§ **Aim of the exercise**
Among the lines of data below, reproduce only those from the one with "10.3 | 32 |" through the one with "conb_1 | 2 | 27 |", exactly as they stand, both ends included.

§ **Input data**
____

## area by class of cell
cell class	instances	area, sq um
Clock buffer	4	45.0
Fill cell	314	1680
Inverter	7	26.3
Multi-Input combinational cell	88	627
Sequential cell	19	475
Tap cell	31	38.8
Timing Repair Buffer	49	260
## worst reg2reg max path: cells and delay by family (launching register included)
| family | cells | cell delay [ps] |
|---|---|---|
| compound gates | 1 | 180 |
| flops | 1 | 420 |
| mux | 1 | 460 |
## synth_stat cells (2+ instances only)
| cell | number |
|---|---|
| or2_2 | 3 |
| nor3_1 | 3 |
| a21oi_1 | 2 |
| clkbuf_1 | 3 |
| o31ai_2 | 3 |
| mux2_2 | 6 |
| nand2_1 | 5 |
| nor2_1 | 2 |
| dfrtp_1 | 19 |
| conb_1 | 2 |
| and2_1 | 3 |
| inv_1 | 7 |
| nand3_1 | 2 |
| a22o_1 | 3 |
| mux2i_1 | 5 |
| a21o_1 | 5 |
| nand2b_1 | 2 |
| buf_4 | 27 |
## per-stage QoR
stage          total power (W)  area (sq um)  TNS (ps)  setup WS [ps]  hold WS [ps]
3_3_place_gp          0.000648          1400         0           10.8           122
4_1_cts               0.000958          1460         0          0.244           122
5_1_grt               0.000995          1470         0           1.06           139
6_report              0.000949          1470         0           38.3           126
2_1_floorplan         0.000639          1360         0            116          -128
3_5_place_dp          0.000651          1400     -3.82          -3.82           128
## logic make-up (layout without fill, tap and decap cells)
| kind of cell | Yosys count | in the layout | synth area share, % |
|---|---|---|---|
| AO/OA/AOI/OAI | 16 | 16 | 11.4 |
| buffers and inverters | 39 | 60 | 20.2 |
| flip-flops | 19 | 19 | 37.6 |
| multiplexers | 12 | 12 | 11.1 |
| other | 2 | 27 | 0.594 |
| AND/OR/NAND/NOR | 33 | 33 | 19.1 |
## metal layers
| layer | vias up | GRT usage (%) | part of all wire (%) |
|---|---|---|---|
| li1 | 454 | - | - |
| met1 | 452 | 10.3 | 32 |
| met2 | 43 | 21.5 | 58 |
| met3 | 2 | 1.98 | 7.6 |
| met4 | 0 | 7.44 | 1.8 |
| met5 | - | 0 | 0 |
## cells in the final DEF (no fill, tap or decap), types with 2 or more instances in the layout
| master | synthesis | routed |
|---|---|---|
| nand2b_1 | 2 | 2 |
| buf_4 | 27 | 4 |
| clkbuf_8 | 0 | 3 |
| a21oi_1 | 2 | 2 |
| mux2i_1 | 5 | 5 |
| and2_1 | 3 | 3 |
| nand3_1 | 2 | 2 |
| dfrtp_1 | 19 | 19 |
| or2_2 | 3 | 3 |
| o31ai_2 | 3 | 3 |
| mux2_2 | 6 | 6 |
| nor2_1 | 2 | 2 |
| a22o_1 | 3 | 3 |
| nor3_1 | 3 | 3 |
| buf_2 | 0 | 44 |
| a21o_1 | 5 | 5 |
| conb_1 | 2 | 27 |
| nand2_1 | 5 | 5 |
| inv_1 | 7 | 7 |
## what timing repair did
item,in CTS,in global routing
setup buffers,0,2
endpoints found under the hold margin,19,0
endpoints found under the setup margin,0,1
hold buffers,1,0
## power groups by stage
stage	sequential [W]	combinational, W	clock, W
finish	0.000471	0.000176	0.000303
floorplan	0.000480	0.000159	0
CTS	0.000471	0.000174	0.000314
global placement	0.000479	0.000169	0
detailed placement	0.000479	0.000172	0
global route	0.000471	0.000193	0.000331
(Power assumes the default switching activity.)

____

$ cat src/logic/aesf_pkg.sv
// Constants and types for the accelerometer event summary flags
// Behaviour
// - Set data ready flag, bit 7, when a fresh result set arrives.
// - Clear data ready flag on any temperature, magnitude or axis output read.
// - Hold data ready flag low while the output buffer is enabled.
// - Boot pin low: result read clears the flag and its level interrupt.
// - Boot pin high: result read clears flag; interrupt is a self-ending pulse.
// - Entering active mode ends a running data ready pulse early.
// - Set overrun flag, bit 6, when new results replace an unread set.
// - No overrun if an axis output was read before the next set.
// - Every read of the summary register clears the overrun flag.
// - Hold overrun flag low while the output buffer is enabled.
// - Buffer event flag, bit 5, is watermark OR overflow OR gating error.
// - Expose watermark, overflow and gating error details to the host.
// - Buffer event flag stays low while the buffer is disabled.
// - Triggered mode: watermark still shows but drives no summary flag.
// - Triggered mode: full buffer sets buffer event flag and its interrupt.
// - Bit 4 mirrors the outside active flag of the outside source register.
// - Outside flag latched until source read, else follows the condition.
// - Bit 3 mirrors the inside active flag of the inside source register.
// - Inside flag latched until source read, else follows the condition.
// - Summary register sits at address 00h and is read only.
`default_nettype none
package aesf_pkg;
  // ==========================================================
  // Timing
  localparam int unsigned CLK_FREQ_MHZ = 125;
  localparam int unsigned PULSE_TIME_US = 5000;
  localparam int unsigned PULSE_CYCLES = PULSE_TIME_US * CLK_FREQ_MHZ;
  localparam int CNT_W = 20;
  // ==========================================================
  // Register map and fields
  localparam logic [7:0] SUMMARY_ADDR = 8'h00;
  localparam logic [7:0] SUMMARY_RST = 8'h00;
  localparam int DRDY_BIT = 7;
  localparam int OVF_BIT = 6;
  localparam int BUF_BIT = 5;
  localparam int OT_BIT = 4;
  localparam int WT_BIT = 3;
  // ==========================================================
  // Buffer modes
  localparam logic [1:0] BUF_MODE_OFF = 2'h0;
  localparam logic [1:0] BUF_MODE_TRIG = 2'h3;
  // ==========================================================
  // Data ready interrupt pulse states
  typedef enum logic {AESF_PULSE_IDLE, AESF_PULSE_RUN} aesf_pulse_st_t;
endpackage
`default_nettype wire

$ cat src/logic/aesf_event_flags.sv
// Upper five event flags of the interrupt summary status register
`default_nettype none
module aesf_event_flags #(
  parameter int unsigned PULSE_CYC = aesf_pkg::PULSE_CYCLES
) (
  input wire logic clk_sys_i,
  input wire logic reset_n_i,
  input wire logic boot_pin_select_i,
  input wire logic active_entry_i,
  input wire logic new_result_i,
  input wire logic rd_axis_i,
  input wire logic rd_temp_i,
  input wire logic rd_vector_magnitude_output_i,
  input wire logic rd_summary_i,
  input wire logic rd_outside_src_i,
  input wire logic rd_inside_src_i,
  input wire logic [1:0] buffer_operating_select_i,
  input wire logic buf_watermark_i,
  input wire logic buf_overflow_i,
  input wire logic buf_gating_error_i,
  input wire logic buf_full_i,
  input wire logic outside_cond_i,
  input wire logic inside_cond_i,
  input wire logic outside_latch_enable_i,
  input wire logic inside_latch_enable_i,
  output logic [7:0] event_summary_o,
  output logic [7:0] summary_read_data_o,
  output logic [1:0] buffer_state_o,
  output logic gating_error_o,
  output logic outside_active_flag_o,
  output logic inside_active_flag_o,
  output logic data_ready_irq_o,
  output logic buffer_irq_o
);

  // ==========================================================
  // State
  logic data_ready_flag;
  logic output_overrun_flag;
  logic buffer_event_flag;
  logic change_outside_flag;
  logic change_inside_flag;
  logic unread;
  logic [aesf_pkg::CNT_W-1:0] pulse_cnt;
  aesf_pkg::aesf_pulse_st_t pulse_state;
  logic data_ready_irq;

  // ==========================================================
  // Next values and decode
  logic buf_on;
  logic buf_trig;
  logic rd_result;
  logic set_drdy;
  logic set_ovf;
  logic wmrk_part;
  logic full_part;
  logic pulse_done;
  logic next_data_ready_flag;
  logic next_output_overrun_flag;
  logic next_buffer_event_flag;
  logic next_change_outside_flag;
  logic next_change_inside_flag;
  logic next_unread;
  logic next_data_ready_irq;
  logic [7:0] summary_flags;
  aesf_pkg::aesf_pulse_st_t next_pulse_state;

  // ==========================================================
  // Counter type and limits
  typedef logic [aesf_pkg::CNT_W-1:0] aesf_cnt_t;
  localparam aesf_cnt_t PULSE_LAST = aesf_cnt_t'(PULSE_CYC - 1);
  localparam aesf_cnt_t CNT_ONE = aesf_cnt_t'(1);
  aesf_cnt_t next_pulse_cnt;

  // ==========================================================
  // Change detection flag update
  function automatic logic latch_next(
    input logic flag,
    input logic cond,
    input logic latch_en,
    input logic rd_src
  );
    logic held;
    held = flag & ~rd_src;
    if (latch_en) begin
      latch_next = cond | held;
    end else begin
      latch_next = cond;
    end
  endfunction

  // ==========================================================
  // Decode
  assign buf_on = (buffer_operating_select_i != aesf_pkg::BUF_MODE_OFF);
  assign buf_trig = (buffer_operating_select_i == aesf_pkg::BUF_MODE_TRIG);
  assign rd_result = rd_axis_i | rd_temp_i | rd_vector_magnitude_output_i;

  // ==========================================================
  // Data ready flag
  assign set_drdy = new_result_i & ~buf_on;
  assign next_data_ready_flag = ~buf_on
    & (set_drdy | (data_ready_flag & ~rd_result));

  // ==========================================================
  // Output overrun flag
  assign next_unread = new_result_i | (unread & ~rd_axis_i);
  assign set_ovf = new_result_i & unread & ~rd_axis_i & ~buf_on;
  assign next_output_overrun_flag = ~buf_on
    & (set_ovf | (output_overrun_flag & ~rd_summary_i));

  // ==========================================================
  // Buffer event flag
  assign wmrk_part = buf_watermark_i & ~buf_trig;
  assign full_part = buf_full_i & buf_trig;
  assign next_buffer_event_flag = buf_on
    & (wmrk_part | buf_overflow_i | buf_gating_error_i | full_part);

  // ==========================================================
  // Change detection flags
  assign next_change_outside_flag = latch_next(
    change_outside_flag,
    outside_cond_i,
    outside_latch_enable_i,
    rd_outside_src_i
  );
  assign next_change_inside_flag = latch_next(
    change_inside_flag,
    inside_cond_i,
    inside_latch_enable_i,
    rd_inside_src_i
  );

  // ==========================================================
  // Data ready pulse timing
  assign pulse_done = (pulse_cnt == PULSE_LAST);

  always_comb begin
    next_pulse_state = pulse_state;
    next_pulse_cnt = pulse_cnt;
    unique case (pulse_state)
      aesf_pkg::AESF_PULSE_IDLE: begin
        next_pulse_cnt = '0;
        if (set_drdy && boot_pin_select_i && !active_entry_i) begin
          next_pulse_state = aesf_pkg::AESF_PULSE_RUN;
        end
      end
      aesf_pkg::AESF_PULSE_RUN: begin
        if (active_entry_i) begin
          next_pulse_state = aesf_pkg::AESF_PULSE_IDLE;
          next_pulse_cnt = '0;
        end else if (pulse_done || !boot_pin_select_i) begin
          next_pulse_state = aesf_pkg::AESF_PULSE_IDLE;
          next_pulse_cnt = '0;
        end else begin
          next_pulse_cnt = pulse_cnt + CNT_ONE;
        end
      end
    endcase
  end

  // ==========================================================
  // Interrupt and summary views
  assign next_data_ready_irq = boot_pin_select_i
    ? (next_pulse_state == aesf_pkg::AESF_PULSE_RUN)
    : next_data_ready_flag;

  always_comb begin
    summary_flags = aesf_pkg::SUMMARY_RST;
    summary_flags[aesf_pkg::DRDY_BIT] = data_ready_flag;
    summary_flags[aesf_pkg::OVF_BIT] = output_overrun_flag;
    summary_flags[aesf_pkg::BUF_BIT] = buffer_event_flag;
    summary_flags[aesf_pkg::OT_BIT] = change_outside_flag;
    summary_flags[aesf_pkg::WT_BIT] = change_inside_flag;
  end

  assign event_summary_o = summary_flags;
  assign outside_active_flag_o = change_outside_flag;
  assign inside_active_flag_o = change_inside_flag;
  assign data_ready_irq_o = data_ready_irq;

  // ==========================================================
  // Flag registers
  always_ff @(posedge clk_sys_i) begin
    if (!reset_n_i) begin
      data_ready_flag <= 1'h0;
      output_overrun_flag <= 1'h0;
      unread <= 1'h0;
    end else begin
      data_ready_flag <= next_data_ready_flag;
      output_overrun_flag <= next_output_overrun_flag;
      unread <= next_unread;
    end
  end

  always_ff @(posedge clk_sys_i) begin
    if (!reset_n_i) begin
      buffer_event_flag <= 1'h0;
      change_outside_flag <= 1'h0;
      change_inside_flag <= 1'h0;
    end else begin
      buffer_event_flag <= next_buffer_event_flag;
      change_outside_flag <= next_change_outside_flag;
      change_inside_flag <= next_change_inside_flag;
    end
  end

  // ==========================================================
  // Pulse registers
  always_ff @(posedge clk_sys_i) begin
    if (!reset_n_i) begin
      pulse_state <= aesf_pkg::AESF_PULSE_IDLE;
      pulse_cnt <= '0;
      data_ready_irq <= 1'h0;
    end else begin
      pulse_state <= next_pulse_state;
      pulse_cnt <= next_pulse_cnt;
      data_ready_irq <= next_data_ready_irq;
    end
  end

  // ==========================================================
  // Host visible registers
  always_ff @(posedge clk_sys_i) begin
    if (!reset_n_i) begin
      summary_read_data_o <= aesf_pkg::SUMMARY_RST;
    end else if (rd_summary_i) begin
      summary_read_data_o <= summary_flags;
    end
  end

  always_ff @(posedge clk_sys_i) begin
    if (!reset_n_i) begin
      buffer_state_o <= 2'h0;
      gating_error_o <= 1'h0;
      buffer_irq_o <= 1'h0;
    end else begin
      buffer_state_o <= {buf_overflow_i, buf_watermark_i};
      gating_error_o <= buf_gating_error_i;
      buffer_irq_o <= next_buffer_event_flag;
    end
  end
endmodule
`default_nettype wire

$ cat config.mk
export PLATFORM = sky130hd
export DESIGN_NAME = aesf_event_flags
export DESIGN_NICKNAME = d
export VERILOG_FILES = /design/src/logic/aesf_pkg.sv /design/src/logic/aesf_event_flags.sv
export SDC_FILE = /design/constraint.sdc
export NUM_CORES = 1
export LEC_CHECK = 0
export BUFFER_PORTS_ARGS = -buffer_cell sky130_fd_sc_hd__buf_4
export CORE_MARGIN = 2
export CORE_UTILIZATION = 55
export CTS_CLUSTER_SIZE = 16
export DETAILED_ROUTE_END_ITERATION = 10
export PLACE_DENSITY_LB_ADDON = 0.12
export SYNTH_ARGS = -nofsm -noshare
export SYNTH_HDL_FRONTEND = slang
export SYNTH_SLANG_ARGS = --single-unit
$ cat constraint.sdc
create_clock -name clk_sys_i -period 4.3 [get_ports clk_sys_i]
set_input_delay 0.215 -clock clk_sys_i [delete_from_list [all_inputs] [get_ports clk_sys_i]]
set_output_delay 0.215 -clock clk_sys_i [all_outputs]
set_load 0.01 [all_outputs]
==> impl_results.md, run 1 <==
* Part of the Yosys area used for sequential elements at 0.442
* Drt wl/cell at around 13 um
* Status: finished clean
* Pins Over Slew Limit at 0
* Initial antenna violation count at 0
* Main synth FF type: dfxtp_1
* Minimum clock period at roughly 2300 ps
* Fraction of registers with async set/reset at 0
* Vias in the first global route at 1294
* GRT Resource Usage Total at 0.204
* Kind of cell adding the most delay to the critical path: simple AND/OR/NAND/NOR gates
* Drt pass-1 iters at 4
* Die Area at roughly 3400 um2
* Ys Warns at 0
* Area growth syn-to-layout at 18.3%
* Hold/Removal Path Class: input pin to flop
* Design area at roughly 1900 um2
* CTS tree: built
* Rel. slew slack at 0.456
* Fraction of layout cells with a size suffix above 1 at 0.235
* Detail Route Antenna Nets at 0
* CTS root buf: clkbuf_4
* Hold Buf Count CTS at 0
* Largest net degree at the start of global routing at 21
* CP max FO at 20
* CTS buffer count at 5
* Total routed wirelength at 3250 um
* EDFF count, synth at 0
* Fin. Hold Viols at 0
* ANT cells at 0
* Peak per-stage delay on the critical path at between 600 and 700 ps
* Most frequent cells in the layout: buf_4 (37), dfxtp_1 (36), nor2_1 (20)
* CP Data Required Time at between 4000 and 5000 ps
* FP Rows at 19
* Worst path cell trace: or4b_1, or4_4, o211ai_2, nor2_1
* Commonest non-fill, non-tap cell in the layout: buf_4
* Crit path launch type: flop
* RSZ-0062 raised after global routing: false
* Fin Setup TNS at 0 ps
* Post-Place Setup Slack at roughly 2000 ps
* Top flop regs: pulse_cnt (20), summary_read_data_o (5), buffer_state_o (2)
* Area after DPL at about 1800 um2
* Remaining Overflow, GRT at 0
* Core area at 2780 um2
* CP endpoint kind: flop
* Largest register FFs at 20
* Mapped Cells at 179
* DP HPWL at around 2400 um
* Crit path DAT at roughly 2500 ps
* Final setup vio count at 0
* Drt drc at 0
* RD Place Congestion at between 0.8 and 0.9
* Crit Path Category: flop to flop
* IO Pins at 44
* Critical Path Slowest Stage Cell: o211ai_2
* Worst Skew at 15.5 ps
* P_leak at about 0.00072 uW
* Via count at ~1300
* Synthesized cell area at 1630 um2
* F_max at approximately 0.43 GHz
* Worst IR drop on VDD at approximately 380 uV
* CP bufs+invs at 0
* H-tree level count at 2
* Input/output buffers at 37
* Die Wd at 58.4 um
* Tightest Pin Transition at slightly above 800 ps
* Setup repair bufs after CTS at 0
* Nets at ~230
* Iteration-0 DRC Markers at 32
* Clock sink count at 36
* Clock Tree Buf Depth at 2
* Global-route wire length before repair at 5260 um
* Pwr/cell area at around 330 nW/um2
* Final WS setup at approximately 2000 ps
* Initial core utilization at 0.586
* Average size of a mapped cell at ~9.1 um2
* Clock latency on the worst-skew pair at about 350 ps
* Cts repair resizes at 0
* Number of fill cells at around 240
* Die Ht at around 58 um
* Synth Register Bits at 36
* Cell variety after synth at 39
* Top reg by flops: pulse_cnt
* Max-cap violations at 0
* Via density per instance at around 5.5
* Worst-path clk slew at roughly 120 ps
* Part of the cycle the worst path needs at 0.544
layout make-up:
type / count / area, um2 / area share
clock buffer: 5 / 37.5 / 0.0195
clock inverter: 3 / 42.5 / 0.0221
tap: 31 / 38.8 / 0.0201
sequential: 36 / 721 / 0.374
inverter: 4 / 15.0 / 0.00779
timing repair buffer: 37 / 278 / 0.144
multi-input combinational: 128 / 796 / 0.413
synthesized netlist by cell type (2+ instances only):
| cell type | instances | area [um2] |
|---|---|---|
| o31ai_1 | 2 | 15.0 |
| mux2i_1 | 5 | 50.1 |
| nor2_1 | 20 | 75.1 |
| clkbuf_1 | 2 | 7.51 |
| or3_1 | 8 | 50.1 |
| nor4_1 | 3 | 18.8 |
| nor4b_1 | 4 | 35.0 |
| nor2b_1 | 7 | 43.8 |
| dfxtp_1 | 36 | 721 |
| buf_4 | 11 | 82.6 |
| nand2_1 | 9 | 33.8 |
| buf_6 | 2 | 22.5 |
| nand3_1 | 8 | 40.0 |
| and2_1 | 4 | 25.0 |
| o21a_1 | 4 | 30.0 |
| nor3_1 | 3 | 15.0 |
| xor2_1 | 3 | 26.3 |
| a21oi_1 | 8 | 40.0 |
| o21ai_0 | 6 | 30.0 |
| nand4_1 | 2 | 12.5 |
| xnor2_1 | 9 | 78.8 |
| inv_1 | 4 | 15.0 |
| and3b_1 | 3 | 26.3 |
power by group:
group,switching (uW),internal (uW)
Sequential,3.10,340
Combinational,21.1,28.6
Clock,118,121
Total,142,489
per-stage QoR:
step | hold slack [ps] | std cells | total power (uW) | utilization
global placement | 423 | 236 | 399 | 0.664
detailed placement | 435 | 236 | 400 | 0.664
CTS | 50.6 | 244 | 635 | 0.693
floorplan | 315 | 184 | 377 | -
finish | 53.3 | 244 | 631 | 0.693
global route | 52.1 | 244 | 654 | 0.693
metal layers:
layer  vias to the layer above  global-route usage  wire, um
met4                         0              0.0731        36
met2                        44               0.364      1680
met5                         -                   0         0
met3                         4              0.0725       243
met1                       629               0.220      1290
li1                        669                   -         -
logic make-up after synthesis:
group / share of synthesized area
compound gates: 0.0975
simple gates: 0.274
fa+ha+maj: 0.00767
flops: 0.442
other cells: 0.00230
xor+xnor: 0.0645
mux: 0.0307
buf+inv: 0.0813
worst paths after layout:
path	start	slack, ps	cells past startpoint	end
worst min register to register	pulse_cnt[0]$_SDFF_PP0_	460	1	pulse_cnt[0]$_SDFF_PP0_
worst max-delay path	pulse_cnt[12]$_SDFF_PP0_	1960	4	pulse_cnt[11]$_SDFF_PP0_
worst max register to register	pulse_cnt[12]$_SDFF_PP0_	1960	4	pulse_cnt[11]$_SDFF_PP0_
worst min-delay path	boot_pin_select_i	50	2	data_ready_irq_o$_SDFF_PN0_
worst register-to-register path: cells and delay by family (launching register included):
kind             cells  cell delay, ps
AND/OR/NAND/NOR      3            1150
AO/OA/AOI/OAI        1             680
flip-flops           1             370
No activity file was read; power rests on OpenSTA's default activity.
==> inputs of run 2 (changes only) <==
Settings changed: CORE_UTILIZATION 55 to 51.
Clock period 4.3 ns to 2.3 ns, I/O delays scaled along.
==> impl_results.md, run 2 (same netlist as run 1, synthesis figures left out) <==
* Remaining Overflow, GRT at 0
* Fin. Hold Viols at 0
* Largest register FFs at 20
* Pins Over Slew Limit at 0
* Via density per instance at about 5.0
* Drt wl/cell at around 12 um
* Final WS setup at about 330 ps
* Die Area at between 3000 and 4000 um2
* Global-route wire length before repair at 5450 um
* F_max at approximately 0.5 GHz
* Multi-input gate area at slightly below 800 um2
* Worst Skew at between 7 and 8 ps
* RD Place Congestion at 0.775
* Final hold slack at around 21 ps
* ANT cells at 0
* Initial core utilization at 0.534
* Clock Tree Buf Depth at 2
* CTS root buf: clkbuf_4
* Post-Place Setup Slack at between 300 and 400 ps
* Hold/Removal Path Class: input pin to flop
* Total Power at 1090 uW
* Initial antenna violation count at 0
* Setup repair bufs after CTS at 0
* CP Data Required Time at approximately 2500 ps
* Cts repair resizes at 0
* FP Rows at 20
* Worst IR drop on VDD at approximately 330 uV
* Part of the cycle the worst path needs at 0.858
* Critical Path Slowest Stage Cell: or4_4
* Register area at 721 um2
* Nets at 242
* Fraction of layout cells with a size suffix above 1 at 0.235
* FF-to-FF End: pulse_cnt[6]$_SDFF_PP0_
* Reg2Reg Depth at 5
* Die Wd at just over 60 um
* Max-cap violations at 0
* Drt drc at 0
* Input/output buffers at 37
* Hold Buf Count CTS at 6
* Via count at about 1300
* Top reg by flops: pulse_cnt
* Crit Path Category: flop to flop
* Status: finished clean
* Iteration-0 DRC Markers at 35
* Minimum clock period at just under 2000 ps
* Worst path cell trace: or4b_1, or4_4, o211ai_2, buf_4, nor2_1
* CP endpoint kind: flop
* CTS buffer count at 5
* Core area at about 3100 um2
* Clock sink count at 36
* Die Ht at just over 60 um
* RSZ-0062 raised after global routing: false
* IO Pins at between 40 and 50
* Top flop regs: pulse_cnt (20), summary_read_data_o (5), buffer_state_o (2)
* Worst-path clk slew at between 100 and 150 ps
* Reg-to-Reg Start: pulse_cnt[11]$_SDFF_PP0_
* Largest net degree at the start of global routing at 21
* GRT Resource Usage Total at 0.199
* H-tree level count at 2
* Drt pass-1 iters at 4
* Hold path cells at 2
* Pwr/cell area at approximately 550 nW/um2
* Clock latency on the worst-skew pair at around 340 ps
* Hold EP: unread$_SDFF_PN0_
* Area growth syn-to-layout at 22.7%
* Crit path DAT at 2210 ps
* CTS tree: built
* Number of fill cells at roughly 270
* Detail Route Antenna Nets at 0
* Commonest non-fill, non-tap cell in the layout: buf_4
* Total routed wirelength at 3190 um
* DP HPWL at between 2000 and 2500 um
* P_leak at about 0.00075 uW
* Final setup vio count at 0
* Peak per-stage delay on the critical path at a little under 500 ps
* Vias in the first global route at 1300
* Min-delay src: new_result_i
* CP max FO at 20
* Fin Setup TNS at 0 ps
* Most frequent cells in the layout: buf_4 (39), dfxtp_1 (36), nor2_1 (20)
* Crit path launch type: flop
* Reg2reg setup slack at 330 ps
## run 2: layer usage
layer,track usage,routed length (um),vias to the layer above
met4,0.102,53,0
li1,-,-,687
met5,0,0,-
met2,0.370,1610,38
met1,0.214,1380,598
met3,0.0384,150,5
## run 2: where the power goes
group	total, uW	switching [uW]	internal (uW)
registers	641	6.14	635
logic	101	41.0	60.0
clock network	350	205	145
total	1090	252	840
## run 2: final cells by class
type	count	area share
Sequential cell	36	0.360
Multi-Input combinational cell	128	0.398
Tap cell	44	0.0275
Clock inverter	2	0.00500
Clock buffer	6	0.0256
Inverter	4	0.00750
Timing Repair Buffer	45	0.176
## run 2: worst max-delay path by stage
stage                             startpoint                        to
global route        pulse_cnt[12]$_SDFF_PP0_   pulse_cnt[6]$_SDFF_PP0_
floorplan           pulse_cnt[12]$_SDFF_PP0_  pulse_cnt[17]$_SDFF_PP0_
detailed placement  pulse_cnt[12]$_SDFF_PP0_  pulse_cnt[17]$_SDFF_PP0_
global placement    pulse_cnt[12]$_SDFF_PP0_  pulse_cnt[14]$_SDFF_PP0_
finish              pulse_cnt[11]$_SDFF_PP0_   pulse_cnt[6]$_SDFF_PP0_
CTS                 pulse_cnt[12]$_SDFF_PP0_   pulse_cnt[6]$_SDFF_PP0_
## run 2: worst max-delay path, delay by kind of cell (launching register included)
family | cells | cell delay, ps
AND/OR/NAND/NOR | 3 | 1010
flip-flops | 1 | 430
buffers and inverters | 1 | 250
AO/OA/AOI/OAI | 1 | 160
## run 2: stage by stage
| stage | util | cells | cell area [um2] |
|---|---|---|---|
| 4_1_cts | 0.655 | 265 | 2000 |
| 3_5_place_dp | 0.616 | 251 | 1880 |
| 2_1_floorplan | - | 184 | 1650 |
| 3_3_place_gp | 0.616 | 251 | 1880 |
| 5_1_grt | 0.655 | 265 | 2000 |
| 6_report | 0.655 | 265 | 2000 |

____

§ **Written solution**
| met1 | 452 | 10.3 | 32 |
| met2 | 43 | 21.5 | 58 |
| met3 | 2 | 1.98 | 7.6 |
| met4 | 0 | 7.44 | 1.8 |
| met5 | - | 0 | 0 |
## cells in the final DEF (no fill, tap or decap), types with 2 or more instances in the layout
| master | synthesis | routed |
|---|---|---|
| nand2b_1 | 2 | 2 |
| buf_4 | 27 | 4 |
| clkbuf_8 | 0 | 3 |
| a21oi_1 | 2 | 2 |
| mux2i_1 | 5 | 5 |
| and2_1 | 3 | 3 |
| nand3_1 | 2 | 2 |
| dfrtp_1 | 19 | 19 |
| or2_2 | 3 | 3 |
| o31ai_2 | 3 | 3 |
| mux2_2 | 6 | 6 |
| nor2_1 | 2 | 2 |
| a22o_1 | 3 | 3 |
| nor3_1 | 3 | 3 |
| buf_2 | 0 | 44 |
| a21o_1 | 5 | 5 |
| conb_1 | 2 | 27 |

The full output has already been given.